■ Exercise goal ■
Compute how many lines in the entries below include the string "automatic". Only the number is wanted.

Top of Data excerpts

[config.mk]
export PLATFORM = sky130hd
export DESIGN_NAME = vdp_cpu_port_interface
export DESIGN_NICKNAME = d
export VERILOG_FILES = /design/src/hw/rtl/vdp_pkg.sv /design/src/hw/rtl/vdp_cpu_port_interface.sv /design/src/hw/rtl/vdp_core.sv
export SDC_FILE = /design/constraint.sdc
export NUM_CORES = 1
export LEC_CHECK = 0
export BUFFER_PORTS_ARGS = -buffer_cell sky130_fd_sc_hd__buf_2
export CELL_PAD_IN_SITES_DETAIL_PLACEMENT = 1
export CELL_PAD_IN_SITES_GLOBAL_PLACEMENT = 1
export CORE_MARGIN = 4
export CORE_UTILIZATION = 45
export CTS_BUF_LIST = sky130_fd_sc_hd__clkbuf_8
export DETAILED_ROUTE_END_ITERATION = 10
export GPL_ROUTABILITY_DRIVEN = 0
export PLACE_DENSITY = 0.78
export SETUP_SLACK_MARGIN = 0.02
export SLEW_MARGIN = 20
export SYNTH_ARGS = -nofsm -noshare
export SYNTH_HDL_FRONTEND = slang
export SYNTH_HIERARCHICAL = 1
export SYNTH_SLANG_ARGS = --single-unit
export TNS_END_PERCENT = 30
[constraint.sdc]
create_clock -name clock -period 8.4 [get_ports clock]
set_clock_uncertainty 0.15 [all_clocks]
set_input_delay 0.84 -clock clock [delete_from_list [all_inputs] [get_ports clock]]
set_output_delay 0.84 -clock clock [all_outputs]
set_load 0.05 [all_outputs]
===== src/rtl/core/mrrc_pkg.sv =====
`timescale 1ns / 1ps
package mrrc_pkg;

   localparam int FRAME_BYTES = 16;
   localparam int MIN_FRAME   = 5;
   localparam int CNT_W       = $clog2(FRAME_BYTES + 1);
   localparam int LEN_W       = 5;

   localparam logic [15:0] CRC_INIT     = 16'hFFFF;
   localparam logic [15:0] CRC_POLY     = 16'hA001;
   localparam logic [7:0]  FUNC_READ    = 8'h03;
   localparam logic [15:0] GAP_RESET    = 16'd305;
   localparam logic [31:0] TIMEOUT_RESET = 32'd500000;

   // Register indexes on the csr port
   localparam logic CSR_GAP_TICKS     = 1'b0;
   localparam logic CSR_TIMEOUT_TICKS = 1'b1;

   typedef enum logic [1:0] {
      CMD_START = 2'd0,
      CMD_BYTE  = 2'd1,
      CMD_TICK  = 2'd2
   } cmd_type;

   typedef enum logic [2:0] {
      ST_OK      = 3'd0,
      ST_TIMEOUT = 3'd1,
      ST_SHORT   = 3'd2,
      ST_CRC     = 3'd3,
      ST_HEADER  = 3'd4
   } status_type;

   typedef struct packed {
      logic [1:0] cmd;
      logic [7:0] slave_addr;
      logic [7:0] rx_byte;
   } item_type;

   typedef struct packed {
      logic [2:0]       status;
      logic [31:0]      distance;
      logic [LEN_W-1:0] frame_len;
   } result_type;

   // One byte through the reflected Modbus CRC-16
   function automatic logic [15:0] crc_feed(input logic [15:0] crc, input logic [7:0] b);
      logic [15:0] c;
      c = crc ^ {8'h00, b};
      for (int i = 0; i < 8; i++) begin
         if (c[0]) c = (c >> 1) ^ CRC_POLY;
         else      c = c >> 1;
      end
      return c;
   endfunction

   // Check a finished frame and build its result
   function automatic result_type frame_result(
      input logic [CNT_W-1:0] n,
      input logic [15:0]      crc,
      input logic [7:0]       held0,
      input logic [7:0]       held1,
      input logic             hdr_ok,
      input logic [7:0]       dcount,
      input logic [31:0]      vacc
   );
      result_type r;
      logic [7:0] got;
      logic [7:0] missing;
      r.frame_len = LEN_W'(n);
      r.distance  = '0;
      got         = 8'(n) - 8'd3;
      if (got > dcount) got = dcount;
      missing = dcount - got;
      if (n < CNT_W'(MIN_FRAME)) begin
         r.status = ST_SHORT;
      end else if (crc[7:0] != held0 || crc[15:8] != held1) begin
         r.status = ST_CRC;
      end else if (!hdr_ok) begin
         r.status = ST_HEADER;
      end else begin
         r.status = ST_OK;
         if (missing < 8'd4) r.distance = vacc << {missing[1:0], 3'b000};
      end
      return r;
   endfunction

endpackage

Bottom of Data excerpts
Top of Data excerpts

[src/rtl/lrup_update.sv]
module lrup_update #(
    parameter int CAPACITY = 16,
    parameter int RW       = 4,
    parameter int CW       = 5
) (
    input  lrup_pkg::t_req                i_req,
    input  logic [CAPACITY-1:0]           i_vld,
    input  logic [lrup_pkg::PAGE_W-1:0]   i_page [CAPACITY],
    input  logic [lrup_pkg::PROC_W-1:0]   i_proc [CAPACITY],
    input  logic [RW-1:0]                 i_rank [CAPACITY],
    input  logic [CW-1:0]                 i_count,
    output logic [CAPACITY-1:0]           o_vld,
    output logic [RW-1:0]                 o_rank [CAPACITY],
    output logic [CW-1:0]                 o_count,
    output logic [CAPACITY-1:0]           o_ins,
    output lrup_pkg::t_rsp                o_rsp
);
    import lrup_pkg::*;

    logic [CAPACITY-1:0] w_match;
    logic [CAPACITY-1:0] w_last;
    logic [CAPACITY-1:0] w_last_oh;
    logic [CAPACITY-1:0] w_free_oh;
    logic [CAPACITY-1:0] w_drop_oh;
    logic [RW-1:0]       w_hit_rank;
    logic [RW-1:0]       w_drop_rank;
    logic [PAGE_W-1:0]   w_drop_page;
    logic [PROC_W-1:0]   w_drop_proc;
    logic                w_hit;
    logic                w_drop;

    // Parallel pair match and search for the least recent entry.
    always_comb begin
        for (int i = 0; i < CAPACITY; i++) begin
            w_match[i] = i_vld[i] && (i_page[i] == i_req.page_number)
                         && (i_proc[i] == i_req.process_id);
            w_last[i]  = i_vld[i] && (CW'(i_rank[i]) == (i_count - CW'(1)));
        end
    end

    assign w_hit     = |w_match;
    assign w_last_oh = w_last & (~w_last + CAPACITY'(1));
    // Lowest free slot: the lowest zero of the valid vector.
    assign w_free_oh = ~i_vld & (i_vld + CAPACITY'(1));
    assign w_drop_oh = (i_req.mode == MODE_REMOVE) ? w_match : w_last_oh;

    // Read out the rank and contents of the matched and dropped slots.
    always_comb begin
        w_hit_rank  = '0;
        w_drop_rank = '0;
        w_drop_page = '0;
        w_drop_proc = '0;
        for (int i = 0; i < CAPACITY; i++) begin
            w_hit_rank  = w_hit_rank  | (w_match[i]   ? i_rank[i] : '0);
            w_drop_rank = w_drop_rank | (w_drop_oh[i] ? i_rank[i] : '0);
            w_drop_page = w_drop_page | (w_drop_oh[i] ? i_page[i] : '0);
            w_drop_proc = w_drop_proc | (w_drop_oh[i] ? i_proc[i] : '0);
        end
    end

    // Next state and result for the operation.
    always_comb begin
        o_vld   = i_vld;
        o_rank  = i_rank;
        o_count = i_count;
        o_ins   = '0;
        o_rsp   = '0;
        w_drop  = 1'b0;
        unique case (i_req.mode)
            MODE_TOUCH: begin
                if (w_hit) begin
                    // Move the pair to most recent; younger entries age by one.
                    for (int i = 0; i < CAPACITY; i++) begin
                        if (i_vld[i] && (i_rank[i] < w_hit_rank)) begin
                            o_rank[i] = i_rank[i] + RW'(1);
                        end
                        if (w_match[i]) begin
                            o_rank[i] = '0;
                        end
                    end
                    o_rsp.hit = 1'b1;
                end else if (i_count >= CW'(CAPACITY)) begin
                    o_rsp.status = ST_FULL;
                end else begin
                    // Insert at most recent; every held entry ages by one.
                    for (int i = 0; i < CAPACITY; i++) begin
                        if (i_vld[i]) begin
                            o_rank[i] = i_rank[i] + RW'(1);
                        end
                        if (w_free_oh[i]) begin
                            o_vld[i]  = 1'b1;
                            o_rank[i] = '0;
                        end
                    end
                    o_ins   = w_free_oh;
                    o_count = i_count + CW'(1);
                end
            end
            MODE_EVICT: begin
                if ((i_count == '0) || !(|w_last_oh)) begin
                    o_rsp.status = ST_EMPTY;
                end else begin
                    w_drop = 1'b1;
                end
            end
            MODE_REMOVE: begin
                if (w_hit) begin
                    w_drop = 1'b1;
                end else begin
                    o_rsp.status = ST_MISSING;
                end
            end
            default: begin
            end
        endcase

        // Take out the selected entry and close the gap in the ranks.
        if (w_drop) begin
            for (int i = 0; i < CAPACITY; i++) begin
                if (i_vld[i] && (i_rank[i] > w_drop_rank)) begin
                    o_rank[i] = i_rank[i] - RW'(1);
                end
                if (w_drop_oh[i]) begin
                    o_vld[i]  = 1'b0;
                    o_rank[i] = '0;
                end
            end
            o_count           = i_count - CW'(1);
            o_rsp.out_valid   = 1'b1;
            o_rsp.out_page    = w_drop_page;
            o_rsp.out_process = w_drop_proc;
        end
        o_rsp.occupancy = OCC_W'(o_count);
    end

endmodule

Bottom of Data excerpts

■ The answer ■
2